Hands up if you know one robot arm from another

Roger Harris
Roger Harris

What determines the choice of palletising robot to handle product X at point Y on the line? With a choice of 20+ FANUC robots arms all capable of performing palletising tasks, Roger Harris Regional Sales Manager at FANUC UK picks out some of the main criteria that factories should consider in order to specify the best robot arm for the job.

To the untrained eye, one robot may look very similar to another. In reality, there are a host of variables, not just in the overall type of robot, but in the precise specification which can be tailored to the particular needs of a given application.

A robot may last 20 years in a single installation. If you look after the robot, it will look after you. And ‘looking after’ the robot starts with ensuring that you have the correct specification to begin with.

Any reputable automation specialist will talk potential customers through their detailed needs and how they can best be met. But many of those with robot-shaped gaps at the end of their production lines could benefit from a brief overview of the main considerations:-

  1. Cycle time versus speed

Most manufacturers know that in relation to any type of equipment, ‘speed’ is often less useful as a concept than it might appear. This is as true of robots as it is of other machines.

Most robots can be programmed to move extremely quickly – up to around 4000mm/second, but they will need to ramp up to this top speed, and then slow down from it. When the distance of travel is short, the arm will never reach maximum speed. Sometimes, we slow the arm down in order to reduce the cycle time.

By using FANUC Roboguide robot simulation package the system integrator can check to see if the cycle-time is achievable and in turn this can aid robot selection. FANUC Roboguide will aid the programmer in developing a robot path program which can reduce unnecessary overheating and wear and tear on the robot whilst achieving required cycle-time.

  1. Payload

A key element in productivity calculations will be the payload of the chosen robot arm, and how closely the integrator feels it is wise to approach the rated weight. For example, in a palletising pick-and-place application, a magnetic end effector may be able to lift, say, 20 cans at a time. But choosing a smaller number may make more sense.

This will avoid excessive stress on the servo drives, gearboxes and mechanical unit: therefore prolonging the life of the robot.

Remember to take into account the weight of the end effector. That is part of the payload, too.

In fact, it can form a substantial proportion of that payload. A 4-axis palletising robot may be able to lift 180kg, but the gripper on a palletising robot may contribute around 50kg of that load.

In selecting a payload range, the customer will also be estimating future needs and how much of a margin to leave in order to accommodate any likely change in the robot’s role.

  1. Cost and return-on investment

When a robot supplier or integrator visits a prospective customer, the first task is to determine whether the proposed process is viable at all. The next step is to determine what measurables the customer will use to calculate their ROI, whether it be resource, health and safety, production volumes or quality etc.
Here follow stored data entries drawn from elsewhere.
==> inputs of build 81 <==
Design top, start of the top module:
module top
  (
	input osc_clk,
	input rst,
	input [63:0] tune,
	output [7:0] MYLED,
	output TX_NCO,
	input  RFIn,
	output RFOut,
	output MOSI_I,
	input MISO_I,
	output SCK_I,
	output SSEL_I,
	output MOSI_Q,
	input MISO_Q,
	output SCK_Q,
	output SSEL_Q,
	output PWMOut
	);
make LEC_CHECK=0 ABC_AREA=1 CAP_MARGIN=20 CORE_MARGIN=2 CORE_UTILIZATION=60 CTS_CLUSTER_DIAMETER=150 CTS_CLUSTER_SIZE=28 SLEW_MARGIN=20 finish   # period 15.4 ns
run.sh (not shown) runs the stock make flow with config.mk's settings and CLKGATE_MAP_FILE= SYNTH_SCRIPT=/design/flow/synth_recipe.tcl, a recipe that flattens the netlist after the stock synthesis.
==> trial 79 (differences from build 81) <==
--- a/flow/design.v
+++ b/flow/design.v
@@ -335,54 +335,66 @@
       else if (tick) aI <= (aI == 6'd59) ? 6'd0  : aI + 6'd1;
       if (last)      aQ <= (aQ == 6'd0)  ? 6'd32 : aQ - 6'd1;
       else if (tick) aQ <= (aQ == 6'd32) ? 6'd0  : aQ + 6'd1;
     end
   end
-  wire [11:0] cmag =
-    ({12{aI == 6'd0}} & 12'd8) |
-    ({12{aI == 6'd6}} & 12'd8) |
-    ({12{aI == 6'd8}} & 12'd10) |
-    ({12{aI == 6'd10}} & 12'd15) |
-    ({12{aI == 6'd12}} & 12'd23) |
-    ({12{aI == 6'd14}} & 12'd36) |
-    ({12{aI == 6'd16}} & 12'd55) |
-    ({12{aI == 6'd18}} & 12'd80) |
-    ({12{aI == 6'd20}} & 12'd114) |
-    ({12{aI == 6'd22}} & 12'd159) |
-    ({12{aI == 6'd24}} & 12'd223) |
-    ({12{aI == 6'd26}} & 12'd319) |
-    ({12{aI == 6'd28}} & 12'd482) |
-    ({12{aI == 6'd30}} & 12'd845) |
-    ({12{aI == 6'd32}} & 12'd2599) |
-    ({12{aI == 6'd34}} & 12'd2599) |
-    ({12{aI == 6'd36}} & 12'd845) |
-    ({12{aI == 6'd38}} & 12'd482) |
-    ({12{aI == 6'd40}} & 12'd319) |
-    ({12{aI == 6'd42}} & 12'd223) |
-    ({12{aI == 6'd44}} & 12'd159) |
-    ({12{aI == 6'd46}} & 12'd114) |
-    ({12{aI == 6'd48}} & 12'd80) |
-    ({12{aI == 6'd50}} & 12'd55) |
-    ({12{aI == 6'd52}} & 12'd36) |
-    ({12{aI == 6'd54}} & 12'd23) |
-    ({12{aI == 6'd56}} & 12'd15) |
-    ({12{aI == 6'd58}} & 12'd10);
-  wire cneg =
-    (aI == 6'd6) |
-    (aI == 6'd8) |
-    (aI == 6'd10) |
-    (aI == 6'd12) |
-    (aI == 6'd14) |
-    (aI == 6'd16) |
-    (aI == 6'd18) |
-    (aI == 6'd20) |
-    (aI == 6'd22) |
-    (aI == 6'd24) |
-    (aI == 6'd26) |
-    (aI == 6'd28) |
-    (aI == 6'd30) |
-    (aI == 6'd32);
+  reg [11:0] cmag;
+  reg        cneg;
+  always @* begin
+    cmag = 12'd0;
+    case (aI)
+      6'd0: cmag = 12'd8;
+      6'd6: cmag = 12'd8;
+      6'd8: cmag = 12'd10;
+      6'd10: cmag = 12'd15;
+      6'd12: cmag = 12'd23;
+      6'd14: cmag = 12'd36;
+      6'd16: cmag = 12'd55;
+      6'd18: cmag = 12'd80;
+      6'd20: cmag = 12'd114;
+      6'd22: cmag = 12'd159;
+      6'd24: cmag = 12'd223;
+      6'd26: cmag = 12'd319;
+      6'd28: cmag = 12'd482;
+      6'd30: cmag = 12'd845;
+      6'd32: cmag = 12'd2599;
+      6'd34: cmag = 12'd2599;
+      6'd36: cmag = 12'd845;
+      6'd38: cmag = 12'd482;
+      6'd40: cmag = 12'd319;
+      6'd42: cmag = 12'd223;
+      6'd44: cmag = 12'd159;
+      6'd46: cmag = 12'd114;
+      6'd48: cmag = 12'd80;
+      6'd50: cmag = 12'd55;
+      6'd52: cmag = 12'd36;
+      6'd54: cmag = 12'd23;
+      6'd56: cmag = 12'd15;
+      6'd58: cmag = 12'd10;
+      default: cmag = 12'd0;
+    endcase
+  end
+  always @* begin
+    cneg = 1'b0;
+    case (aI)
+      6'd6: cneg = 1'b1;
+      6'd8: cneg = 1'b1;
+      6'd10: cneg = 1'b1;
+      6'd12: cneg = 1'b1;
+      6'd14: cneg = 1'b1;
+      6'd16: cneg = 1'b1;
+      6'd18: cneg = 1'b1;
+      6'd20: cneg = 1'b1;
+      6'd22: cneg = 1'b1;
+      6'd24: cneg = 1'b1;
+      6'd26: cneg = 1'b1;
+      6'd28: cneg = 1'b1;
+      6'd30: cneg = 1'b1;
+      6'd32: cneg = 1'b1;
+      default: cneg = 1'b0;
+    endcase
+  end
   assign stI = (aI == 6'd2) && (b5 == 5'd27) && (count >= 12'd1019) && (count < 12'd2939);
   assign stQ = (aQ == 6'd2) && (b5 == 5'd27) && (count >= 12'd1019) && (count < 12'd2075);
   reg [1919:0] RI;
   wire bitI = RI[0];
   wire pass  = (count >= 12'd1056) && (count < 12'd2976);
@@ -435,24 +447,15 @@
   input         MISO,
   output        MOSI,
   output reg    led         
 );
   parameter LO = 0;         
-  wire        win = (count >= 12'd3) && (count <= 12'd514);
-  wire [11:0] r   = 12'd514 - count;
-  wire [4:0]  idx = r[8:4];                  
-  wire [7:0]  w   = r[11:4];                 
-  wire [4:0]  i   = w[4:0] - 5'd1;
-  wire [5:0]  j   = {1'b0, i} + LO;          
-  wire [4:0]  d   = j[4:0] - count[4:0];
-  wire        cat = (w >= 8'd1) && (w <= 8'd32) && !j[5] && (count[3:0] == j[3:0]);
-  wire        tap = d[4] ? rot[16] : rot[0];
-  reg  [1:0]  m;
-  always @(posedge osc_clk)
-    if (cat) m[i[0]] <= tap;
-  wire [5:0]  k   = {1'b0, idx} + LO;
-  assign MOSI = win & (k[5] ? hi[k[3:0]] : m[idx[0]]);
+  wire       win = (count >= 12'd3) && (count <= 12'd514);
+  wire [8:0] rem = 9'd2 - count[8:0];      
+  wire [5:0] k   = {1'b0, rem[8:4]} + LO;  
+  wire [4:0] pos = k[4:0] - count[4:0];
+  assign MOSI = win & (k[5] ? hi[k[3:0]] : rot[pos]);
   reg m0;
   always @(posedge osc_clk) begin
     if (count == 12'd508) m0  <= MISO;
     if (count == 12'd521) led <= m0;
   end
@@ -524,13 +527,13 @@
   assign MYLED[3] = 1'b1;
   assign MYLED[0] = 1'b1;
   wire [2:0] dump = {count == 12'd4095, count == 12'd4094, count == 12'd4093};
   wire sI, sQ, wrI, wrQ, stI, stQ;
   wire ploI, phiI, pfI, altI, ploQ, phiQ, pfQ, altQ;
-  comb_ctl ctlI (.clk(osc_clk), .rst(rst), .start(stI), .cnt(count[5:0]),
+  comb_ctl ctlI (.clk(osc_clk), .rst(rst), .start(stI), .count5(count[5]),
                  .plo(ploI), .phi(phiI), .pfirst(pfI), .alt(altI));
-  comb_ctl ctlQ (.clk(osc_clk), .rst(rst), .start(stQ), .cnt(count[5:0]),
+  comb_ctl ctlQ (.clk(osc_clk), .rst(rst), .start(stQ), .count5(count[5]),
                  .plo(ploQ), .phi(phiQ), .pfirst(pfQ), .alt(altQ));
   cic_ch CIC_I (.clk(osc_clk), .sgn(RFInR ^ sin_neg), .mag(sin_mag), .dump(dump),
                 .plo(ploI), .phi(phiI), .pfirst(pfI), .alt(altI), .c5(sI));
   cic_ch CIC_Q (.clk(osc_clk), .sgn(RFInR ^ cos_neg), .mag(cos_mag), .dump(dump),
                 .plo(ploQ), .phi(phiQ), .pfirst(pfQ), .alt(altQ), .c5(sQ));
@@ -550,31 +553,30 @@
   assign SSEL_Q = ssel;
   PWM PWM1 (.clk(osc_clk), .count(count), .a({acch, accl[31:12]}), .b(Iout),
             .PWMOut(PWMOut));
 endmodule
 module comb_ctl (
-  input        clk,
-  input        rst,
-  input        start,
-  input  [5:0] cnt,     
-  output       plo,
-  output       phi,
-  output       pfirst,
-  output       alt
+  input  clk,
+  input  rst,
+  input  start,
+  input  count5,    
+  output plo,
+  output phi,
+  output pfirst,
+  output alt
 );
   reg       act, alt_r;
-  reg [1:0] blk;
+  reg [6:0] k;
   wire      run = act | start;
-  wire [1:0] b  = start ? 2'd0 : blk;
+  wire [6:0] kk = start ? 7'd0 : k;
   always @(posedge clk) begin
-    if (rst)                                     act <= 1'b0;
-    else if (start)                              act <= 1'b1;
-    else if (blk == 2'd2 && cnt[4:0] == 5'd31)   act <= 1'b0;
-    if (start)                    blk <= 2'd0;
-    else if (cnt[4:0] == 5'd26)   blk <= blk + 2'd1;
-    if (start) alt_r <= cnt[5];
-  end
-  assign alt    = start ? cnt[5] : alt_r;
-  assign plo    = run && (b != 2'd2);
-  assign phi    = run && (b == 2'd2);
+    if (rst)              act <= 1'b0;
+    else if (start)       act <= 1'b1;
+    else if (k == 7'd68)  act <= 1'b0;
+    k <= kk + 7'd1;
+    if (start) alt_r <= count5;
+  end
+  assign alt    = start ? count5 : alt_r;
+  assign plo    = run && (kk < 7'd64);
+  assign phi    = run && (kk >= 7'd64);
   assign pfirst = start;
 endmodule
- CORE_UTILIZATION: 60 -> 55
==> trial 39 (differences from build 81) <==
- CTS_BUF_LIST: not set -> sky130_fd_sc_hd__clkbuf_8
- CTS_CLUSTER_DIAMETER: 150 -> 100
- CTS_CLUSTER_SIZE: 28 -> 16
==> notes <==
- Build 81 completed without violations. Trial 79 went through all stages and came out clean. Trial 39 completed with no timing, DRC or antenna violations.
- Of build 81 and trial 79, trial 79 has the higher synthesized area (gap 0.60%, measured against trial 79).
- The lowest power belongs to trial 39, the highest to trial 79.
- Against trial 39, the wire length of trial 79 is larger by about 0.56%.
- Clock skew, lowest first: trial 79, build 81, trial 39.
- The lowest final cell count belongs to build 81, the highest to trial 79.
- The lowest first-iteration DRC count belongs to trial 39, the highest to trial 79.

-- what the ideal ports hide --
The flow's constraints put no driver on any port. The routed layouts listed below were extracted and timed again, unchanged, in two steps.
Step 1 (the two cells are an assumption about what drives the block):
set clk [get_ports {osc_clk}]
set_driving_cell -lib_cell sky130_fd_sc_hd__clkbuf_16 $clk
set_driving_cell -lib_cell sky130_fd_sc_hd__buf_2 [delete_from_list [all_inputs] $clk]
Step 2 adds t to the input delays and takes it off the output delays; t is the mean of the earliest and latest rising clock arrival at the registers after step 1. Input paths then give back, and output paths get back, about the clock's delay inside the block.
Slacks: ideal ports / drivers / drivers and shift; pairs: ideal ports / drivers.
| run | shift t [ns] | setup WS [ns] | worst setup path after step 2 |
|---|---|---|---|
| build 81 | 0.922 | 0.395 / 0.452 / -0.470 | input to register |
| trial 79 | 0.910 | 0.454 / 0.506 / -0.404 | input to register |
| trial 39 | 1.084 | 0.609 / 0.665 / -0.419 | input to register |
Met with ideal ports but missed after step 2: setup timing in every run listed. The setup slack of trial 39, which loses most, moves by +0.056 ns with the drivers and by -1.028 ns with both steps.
Context: an optimization exercise on an open-source flow, tuned for small area. The choices shown serve that exercise and are no tape-out recipe.
Function was checked by simulation only, so behaviour that the tests miss may differ from the original.
No activity file was given, so power comes from the tool's default toggle rates.

## memoria_fpga_top
module memoria_fpga_top (
    input  logic        clk50,
    input  logic [3:0]  SW,
    input  logic        KEY0_n,
    input  logic        KEY1_n,
    input  logic        RESET_n,
    output logic        vgaclk,
    output logic        hsync, vsync,
    output logic        sync_b, blank_b,
    output logic [7:0]  r, g, b,
    output logic        LED_P1,
    output logic        LED_P2,
    output logic [3:0]  P1_PAIRS,
    output logic [3:0]  P2_PAIRS,
    output logic [6:0]  HEX0,
    output logic [6:0]  HEX1,
    output logic [6:0]  HEX2
);
    logic       ph;
    logic [3:0] xs, ys;
    logic [6:0] xc;
    logic [5:0] yc;
    vgaController u_vgac (
        .clk(clk50), .rst_n(RESET_n), .ph(ph), .xs(xs), .xc(xc), .ys(ys), .yc(yc)
    );
    assign vgaclk = ~ph;
    assign hsync  = ~(xs == 4'b1010);
    assign vsync  = ~(ys == 4'b1010);
    assign sync_b = hsync & vsync;
    logic start_pulse, click_pulse;
    btn_debouncer u_db_start (.clk(clk50), .rst_n(RESET_n), .btn_n_raw(KEY0_n), .press(start_pulse));
    btn_debouncer u_db_click (.clk(clk50), .rst_n(RESET_n), .btn_n_raw(KEY1_n), .press(click_pulse));
    logic       gover, cur, a_up, b_up, a_gone;
    logic [3:0] ia, ib, p1, p2, sec;
    logic [7:0] pr;
  ...
Size in the first run: about 920 cells after synthesis.
export LEC_CHECK = 0
export ABC_AREA = 1
export CAP_MARGIN = 20
export CORE_MARGIN = 2
export CORE_UTILIZATION = 70
export PLACE_DENSITY = 0.85
export SLEW_MARGIN = 20
create_clock -name core_clock -period 80.0 [get_ports {clk50}]
standard.sh (not shown) runs the stock make flow with config.mk's settings and CLKGATE_MAP_FILE= SYNTH_SCRIPT=/design/flow/synth_recipe.tcl, a recipe that flattens the netlist after the stock synthesis.
==> flow/flow/run.sh <==
#!/bin/bash
# Own layout flow:
#  1. the standard synthesis (standard.sh synth), unchanged;
#  2. the combinational logic of that netlist re-mapped by ABC with an
#     area-oriented script (flow/remap.tcl, &deepsyn then &nf), four runs
#     with different random seeds in parallel, keeping the smallest result;
#     every register instance is kept with its name and cell;
#  3. the standard floorplan, placement, CTS and routing (standard.sh) on
#     the re-mapped netlist, with the port buffers made from buf_1 and a
#     clock tree of clkbuf_4 buffers without dummy balancing loads.
# Each step's full output goes to a log file of its own in this folder
# (ORFS's own per-step logs are under orfs/logs/).
set -euo pipefail
W=$(pwd)
R=$W/orfs/results/$FLOW_PLATFORM/memoria_fpga_top/base
YOSYS=$FLOW_HOME/../tools/install/yosys/bin/yosys
LIB=$FLOW_HOME/platforms/$FLOW_PLATFORM/lib/sky130_fd_sc_hd__tt_025C_1v80.lib

bash standard.sh synth > log_1_standard_synth.txt 2>&1
cp "$R/1_2_yosys.v" "$W/synth_standard.v"

for s in 1 2 3 4; do
    ABC_SCRIPT="+strash;&get,-n;&deepsyn,-T,90,-S,$s;&put;&get,-n;&dch,-f;&nf,-R,1000,-p;&put;topo" \
    LIB=$LIB IN=$W/synth_standard.v OUT=$W/remap_$s.v TOP=$FLOW_TOP \
    DONT_USE="$(cat flow/dont_use.txt)" \
        "$YOSYS" -c flow/remap.tcl > log_2_remap_$s.txt 2>&1 &
done
wait
best=""; besta=""
for s in 1 2 3 4; do
    a=$(awk '/Chip area/ {print $NF}' "$W/remap_$s.v.stat")
    echo "seed $s: area $a" >> log_2_remap_pick.txt
    if [[ -z "$best" ]] || awk -v a="$a" -v b="$besta" 'BEGIN {exit !(a < b)}'; then best=$s; besta=$a; fi
done
echo "picked seed $best" >> log_2_remap_pick.txt
cp "$W/remap_$best.v" "$R/1_2_yosys.v"
rm -f "$R/1_synth.odb" "$R/1_synth.sdc"

BUFFER_PORTS_ARGS="-buffer_cell sky130_fd_sc_hd__buf_1" \
CTS_ARGS="-sink_clustering_enable -repair_clock_nets -buf_list sky130_fd_sc_hd__clkbuf_4 -dont_use_dummy_load" \
    bash standard.sh > log_3_standard_layout.txt 2>&1
Other scripts of this flow, unchanged in this note and not shown: flow/flow/dont_use.txt, flow/flow/remap.tcl
The baseline produced a clean layout.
Once ROI viability is established, the precise mechanics, detailed specification, layout, installation cost and ROI can be determined.

It is because the working life of the robot is at the core of any ROI calculation that decisions about cycle time, payload and overall utilisation are of such importance. In Germany, for example, it is quite common to buy an additional robot cell rather than running a single cell at maximum utilisation, it also provides a level of redundancy to protect production.

  1. Reach

If you are fortunate enough to be designing a new packaging line, then there should be few challenges in maximising efficiency and performance in the palletising robot. But if the line already exists, you are going to have to conform to it. You may have to perform some ‘surgery’ on the line, but you would normally try to minimise this. It is not only cost which is typically kept to a minimum, but also disruption to the line and production.

One important element in the calculations around a palletising installation will be the reach of the robot. Making changes to the line to reduce the robot envelope may improve productivity and therefore make sense in terms of total cost. It may also mean that a lower-specification robot is needed.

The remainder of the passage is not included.